(Records to process)

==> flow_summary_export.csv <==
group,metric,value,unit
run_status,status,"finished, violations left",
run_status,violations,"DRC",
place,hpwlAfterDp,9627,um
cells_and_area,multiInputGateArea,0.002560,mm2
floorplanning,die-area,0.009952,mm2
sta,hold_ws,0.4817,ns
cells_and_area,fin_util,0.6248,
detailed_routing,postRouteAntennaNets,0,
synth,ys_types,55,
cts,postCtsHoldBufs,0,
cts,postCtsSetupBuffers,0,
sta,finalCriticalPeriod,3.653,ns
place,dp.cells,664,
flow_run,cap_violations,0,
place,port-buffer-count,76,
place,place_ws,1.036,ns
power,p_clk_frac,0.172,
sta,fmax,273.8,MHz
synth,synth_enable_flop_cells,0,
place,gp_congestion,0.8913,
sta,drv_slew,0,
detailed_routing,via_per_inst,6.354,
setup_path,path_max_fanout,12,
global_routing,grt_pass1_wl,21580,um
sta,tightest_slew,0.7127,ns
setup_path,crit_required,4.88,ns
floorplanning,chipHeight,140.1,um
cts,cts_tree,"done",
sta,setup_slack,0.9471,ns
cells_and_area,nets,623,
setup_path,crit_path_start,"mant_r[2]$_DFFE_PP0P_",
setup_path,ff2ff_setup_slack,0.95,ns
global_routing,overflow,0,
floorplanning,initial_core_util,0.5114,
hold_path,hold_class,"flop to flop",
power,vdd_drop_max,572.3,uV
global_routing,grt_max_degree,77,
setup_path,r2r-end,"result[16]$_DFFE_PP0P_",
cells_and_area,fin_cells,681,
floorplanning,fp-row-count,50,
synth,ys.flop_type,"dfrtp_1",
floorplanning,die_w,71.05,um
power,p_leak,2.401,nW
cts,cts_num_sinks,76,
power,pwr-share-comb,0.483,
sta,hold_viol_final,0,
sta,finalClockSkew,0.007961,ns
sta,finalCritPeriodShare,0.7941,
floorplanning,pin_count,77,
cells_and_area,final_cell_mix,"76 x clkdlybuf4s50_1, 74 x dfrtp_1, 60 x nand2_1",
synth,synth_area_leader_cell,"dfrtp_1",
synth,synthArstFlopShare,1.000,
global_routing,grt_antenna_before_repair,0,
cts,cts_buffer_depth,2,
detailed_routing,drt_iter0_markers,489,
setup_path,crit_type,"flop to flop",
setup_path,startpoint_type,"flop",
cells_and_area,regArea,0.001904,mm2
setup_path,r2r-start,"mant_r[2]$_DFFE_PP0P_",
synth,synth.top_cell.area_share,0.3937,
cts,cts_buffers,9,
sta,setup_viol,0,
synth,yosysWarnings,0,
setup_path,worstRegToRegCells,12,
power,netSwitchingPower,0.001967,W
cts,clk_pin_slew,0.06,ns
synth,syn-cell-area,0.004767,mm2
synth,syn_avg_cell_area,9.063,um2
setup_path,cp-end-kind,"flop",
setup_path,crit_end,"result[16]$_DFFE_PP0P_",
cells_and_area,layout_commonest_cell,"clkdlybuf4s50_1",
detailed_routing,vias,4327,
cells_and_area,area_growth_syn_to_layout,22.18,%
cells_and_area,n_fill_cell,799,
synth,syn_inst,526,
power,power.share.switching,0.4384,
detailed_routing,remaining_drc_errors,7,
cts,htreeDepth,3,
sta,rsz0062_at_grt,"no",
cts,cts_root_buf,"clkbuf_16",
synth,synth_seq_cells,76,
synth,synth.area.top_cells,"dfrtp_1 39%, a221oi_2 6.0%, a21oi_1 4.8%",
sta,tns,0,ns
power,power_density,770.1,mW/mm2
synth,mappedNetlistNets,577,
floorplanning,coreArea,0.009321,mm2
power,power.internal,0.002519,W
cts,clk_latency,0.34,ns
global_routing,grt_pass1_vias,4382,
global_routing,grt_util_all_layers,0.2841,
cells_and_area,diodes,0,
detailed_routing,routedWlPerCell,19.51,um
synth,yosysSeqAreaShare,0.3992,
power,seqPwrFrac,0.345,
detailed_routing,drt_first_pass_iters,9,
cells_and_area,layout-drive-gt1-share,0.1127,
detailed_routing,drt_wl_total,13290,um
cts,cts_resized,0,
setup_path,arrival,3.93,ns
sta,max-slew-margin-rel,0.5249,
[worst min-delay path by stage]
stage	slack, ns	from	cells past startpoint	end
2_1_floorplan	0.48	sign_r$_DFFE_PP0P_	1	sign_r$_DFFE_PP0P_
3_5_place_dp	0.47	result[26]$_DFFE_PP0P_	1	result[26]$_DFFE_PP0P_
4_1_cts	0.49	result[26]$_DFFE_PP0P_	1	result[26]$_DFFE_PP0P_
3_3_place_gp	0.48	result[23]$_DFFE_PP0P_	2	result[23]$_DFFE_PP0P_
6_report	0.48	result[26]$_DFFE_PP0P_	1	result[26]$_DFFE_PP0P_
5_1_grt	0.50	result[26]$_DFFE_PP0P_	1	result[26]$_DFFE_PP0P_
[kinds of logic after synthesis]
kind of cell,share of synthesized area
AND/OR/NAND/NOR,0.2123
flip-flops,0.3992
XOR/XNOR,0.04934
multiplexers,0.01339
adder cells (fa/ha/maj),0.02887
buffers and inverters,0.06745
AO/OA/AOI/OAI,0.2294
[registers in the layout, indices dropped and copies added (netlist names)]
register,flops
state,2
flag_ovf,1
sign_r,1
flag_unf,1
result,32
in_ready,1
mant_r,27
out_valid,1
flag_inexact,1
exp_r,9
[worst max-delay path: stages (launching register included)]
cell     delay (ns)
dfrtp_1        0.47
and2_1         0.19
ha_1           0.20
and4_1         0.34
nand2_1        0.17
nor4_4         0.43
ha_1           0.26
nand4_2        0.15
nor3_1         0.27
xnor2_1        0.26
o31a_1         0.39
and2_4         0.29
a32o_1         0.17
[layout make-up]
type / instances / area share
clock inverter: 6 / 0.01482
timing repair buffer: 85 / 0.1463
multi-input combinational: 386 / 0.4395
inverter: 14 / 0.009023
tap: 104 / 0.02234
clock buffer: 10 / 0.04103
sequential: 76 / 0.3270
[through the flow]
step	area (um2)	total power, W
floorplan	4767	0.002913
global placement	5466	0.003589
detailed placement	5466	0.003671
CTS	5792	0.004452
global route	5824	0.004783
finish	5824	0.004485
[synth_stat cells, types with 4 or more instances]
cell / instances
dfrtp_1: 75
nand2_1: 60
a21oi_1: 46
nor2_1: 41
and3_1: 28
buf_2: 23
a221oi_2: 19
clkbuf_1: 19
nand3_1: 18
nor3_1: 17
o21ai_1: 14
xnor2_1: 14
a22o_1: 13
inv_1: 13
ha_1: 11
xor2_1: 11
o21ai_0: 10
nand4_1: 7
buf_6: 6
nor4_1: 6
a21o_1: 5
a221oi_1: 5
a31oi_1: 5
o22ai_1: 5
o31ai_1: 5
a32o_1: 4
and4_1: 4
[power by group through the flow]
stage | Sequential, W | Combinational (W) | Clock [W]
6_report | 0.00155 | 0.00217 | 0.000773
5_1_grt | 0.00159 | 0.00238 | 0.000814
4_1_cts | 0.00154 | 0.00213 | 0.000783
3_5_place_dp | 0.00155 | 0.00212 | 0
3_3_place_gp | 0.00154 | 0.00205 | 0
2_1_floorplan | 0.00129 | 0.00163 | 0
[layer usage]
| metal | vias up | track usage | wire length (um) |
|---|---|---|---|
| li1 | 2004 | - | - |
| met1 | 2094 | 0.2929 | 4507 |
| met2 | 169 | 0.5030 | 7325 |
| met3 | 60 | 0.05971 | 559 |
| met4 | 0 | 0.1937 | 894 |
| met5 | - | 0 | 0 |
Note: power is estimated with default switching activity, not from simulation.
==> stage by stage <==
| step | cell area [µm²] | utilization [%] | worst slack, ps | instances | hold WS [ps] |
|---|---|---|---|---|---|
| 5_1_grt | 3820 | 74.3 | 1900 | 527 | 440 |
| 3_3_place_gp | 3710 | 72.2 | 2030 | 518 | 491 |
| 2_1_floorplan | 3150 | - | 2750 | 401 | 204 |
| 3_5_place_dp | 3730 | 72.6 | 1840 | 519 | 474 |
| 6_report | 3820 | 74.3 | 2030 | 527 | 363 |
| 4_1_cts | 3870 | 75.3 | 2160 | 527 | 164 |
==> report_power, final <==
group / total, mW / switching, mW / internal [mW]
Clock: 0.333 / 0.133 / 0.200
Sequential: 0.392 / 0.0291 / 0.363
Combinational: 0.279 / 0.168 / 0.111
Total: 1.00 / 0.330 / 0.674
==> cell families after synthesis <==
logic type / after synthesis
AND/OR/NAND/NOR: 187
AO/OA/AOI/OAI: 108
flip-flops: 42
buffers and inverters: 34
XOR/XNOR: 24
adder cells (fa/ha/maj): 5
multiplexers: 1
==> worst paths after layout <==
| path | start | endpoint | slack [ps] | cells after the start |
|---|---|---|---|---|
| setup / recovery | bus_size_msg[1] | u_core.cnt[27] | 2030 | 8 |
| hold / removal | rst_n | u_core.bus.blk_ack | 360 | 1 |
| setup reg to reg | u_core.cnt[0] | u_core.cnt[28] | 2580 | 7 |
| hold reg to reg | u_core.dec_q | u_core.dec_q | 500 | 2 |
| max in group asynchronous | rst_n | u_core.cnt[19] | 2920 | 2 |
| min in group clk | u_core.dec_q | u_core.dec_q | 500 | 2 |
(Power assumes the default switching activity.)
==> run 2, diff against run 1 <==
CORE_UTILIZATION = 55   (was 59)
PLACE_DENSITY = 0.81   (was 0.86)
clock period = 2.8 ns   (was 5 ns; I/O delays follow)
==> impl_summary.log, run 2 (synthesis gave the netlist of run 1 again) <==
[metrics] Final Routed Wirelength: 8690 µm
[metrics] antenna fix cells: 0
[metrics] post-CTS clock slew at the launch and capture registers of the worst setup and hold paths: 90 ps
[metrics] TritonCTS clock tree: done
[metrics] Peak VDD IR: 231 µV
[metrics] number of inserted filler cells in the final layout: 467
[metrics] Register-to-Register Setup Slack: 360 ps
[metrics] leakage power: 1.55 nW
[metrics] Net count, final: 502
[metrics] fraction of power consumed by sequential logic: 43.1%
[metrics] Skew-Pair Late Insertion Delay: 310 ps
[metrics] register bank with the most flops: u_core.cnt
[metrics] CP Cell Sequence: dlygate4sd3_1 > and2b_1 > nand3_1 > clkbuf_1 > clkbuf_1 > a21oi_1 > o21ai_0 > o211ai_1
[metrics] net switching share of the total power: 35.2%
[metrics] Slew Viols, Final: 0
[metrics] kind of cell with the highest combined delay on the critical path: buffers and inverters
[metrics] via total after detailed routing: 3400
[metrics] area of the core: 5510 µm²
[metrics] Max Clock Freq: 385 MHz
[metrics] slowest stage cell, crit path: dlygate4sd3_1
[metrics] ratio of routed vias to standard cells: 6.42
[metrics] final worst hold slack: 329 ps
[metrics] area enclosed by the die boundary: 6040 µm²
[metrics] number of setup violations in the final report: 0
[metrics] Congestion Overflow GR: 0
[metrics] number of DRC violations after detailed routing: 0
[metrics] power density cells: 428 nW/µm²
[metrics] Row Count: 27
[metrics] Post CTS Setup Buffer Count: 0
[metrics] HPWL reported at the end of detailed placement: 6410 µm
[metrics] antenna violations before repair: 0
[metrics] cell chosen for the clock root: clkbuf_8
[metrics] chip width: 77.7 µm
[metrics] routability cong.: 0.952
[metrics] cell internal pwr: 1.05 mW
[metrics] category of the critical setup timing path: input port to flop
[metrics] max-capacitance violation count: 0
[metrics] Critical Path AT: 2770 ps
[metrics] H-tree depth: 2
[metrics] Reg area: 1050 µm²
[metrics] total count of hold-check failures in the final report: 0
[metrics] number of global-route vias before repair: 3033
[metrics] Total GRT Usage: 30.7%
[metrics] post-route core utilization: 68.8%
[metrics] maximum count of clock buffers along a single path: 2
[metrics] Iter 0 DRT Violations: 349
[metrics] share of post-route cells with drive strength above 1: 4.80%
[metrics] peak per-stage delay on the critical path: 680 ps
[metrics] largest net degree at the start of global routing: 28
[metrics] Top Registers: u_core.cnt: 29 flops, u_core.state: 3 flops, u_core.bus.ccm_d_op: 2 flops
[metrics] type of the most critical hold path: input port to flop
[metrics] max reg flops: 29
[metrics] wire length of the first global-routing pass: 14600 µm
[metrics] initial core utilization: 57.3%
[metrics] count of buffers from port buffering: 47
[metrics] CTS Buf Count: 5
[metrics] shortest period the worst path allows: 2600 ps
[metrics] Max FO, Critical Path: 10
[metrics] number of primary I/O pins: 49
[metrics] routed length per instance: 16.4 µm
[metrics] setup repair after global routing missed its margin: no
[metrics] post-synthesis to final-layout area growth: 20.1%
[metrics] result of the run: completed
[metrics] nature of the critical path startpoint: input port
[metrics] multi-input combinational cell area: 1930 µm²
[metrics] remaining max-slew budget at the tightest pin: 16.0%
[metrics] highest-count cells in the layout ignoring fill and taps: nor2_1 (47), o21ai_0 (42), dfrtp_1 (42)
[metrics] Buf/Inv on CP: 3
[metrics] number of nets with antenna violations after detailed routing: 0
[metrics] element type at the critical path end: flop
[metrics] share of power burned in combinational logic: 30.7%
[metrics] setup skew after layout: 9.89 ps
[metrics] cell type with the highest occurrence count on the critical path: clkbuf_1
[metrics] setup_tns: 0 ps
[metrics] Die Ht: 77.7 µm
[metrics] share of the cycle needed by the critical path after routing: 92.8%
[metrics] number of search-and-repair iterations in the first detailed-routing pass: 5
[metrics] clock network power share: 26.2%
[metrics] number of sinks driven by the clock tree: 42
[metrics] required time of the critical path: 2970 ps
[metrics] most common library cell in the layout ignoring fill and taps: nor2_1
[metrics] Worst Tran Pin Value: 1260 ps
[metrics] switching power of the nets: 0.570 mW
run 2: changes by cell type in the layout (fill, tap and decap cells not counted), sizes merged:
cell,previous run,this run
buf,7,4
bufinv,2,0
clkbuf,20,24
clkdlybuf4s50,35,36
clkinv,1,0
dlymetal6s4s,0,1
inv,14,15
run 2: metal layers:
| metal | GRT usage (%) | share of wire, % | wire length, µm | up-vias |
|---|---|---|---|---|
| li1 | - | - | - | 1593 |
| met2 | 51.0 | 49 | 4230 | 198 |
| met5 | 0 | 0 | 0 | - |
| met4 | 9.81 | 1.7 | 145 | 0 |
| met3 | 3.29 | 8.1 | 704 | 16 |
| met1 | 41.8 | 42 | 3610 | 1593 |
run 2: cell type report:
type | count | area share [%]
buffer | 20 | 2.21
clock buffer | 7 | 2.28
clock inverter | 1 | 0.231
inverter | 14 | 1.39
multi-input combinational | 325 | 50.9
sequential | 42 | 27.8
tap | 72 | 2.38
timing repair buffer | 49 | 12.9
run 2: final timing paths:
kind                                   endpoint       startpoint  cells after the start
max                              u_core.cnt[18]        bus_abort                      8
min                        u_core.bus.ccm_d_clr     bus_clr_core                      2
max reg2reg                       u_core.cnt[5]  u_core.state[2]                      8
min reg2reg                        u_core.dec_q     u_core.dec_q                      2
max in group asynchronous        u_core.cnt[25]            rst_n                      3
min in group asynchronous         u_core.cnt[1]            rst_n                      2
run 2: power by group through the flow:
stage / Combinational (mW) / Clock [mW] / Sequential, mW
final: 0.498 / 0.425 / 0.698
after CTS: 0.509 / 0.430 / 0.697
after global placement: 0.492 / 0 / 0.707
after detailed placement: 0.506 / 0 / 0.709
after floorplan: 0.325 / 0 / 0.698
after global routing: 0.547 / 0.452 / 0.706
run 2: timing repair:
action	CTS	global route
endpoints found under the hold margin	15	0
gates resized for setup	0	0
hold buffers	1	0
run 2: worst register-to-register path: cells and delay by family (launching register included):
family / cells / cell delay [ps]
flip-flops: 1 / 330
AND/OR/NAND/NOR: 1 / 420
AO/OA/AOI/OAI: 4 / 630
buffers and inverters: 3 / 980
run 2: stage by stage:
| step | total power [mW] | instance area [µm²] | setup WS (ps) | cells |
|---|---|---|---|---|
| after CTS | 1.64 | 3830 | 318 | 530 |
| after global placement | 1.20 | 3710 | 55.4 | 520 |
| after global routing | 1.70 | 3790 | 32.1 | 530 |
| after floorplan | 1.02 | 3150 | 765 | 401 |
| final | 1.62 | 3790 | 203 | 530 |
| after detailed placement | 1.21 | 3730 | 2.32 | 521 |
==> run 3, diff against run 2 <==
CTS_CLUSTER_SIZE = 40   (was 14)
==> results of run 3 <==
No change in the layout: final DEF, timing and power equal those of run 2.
<file path="src/rtl/regfile_pkg.sv">
// Shared definitions for the parametrised register bank.
// Holds the default geometry, the sweep/ready state encoding and the
// byte-merge helper used by both the write path and the read bypass.
package regfile_pkg;

  localparam int unsigned DEF_DATA_W = 32;
  localparam int unsigned DEF_NREGS  = 32;

  // Widest register the merge helper handles; callers widen/truncate around it.
  localparam int unsigned MAX_DATA_W = 256;
  localparam int unsigned MAX_BE_W   = MAX_DATA_W / 8;

  typedef enum logic {
    SWEEP = 1'b0,
    READY = 1'b1
  } sweep_state_e;

  // Replace each byte of old_v whose enable is set with the same byte of new_v.
  function automatic logic [MAX_DATA_W-1:0] byte_merge(
    input logic [MAX_DATA_W-1:0] old_v,
    input logic [MAX_DATA_W-1:0] new_v,
    input logic [MAX_BE_W-1:0]   be
  );
    logic [MAX_DATA_W-1:0] res;
    res = old_v;
    for (int i = 0; i < int'(MAX_BE_W); i++) begin
      if (be[i]) res[i*8 +: 8] = new_v[i*8 +: 8];
    end
    return res;
  endfunction

endpackage

</file>
<file path="src/rtl/banco_rd_port.sv">
// Single combinational read port of the register bank.
// Ports:
//   busy        - clear sweep in progress, forces the port to 0
//   wr_accept   - a write is being accepted this cycle
//   wr_addr     - write address
//   wr_data     - write data
//   wr_be       - write byte enables
//   rd_addr     - read address
//   stored_data - array contents at rd_addr
//   rd_data_c   - resolved read value (combinational)
module banco_rd_port #(
  parameter int unsigned DATA_W  = regfile_pkg::DEF_DATA_W,
  parameter int unsigned ADDR_W  = 5,
  parameter bit          ZERO_R0 = 1'b1,
  localparam int unsigned BE_W   = DATA_W / 8
) (
  input  logic              busy,
  input  logic              wr_accept,
  input  logic [ADDR_W-1:0] wr_addr,
  input  logic [DATA_W-1:0] wr_data,
  input  logic [BE_W-1:0]   wr_be,
  input  logic [ADDR_W-1:0] rd_addr,
  input  logic [DATA_W-1:0] stored_data,
  output logic [DATA_W-1:0] rd_data_c
);
  import regfile_pkg::*;

  logic [DATA_W-1:0] merged_c;

  assign merged_c = DATA_W'(byte_merge(MAX_DATA_W'(stored_data),
                                       MAX_DATA_W'(wr_data),
                                       MAX_BE_W'(wr_be)));

  // Priority: sweep, hardwired zero, same-cycle write bypass, array.
  always_comb begin
    rd_data_c = stored_data;
    if (busy) begin
      rd_data_c = '0;
    end else if (ZERO_R0 && (rd_addr == '0)) begin
      rd_data_c = '0;
    end else if (wr_accept && (wr_addr == rd_addr)) begin
      rd_data_c = merged_c;
    end
  end

endmodule

</file>
<file path="src/rtl/banco_registros_param.sv">
// Parametrised register bank: NREGS x DATA_W, NRD combinational read
// ports, one clocked byte-enabled write port, optional hardwired R0,
// write-to-read bypass and a post-reset clearing sweep.
// Ports:
//   clk, rst   - clock, synchronous active-high reset
//   Read_Reg   - packed read addresses, port k at [k*ADDR_W +: ADDR_W]
//   Read_data  - packed read data, port k at [k*DATA_W +: DATA_W]
//   Write_Reg  - write address
//   Write_Data - write data
//   Write_Be   - byte enables, bit i enables byte i
//   RegWrite   - write request
//   Busy       - clear sweep in progress
//   Wr_Ack     - high the cycle after an accepted write
module banco_registros_param #(
  parameter int unsigned DATA_W  = regfile_pkg::DEF_DATA_W,
  parameter int unsigned NREGS   = regfile_pkg::DEF_NREGS,
  parameter int unsigned NRD     = 2,
  parameter bit          ZERO_R0 = 1'b1,
  localparam int unsigned ADDR_W = $clog2(NREGS),
  localparam int unsigned BE_W   = DATA_W / 8
) (
  input  logic                  clk,
  input  logic                  rst,
  input  logic [NRD*ADDR_W-1:0] Read_Reg,
  output logic [NRD*DATA_W-1:0] Read_data,
  input  logic [ADDR_W-1:0]     Write_Reg,
  input  logic [DATA_W-1:0]     Write_Data,
  input  logic [BE_W-1:0]       Write_Be,
  input  logic                  RegWrite,
  output logic                  Busy,
  output logic                  Wr_Ack
);
  import regfile_pkg::*;

  localparam logic [ADDR_W-1:0] LAST_IDX = ADDR_W'(NREGS - 1);

  sweep_state_e      state_q, state_nx;
  logic [ADDR_W-1:0] cnt_q, cnt_nx;
  logic              wr_ack_q, wr_ack_nx;
  logic              clr_en_c;
  logic              wr_accept_c;
  logic [DATA_W-1:0] merged_wr_c;
  logic [DATA_W-1:0] br [NREGS];

  assign Busy   = (state_q == SWEEP);
  assign Wr_Ack = wr_ack_q;

  // R0 writes are refused outright when it is hardwired, so no ack.
  assign wr_accept_c = !rst && !Busy && RegWrite &&
                       !(ZERO_R0 && (Write_Reg == '0));

  assign merged_wr_c = DATA_W'(byte_merge(MAX_DATA_W'(br[Write_Reg]),
                                          MAX_DATA_W'(Write_Data),
                                          MAX_BE_W'(Write_Be)));

  // State register: sweep control and write acknowledge.
  always_ff @(posedge clk) begin
    if (rst) begin
      state_q  <= SWEEP;
      cnt_q    <= '0;
      wr_ack_q <= 1'b0;
    end else begin
      state_q  <= state_nx;
      cnt_q    <= cnt_nx;
      wr_ack_q <= wr_ack_nx;
    end
  end

  // Next state: walk every entry once, then serve writes.
  always_comb begin
    state_nx  = state_q;
    cnt_nx    = cnt_q;
    wr_ack_nx = 1'b0;
    clr_en_c  = 1'b0;
    case (state_q)
      SWEEP: begin
        clr_en_c = 1'b1;
        cnt_nx   = cnt_q + ADDR_W'(1);
        if (cnt_q == LAST_IDX) state_nx = READY;
      end
      READY: begin
        wr_ack_nx = wr_accept_c;
      end
      default: state_nx = SWEEP;
    endcase
  end

  // Array update; the reset edge itself leaves contents alone.
  always_ff @(posedge clk) begin
    if (!rst) begin
      if (clr_en_c) begin
        br[cnt_q] <= '0;
      end else if (wr_accept_c) begin
        br[Write_Reg] <= merged_wr_c;
      end
    end
  end

  for (genvar k = 0; k < int'(NRD); k++) begin : g_rd
    logic [ADDR_W-1:0] addr;
    logic [DATA_W-1:0] stored;

    assign addr   = Read_Reg[k*ADDR_W +: ADDR_W];
    assign stored = br[addr];

    banco_rd_port #(
      .DATA_W (DATA_W),
      .ADDR_W (ADDR_W),
      .ZERO_R0(ZERO_R0)
    ) u_rd_port (
      .busy       (Busy),
      .wr_accept  (wr_accept_c),
      .wr_addr    (Write_Reg),
      .wr_data    (Write_Data),
      .wr_be      (Write_Be),
      .rd_addr    (addr),
      .stored_data(stored),
      .rd_data_c  (Read_data[k*DATA_W +: DATA_W])
    );
  end

endmodule

</file>
<file path="config.mk">
export PLATFORM = sky130hd
export DESIGN_NAME = banco_registros_param
export DESIGN_NICKNAME = d
export VERILOG_FILES = /design/src/rtl/regfile_pkg.sv /design/src/rtl/banco_rd_port.sv /design/src/rtl/banco_registros_param.sv
export SDC_FILE = /design/constraint.sdc
export NUM_CORES = 1
export LEC_CHECK = 0
export ABC_CLOCK_PERIOD_IN_PS = 7410
export BUFFER_PORTS_ARGS = -buffer_cell sky130_fd_sc_hd__buf_4
export CELL_PAD_IN_SITES_DETAIL_PLACEMENT = 1
export CELL_PAD_IN_SITES_GLOBAL_PLACEMENT = 1
export CORE_UTILIZATION = 45
export CTS_CLUSTER_DIAMETER = 120
export DETAILED_ROUTE_END_ITERATION = 8
export HOLD_SLACK_MARGIN = 0.06
export PLACE_DENSITY = 0.79
export SLEW_MARGIN = 10
export SYNTH_ARGS = -nofsm -noshare
export SYNTH_HDL_FRONTEND = slang
export SYNTH_HIERARCHICAL = 1
export SYNTH_SLANG_ARGS = --single-unit
</file>
<file path="constraint.sdc">
create_clock -name clk -period 7.41 [get_ports clk]
set_input_delay 0.3705 -clock clk [delete_from_list [all_inputs] [get_ports clk]]
set_output_delay 0.3705 -clock clk [all_outputs]
set_load 0.02 [all_outputs]
</file>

(End Records to process)

→ **Exercise prompt**
Out of the data above, transcribe exactly and only the lines starting with the line that has "nand2_1: 60" and going on through the line that has "stage | Sequential, W", both included.

→ **The completed task**
nand2_1: 60
a21oi_1: 46
nor2_1: 41
and3_1: 28
buf_2: 23
a221oi_2: 19
clkbuf_1: 19
nand3_1: 18
nor3_1: 17
o21ai_1: 14
xnor2_1: 14
a22o_1: 13
inv_1: 13
ha_1: 11
xor2_1: 11
o21ai_0: 10
nand4_1: 7
buf_6: 6
nor4_1: 6
a21o_1: 5
a221oi_1: 5
a31oi_1: 5
o22ai_1: 5
o31ai_1: 5
a32o_1: 4
and4_1: 4
[power by group through the flow]
stage | Sequential, W | Combinational (W) | Clock [W]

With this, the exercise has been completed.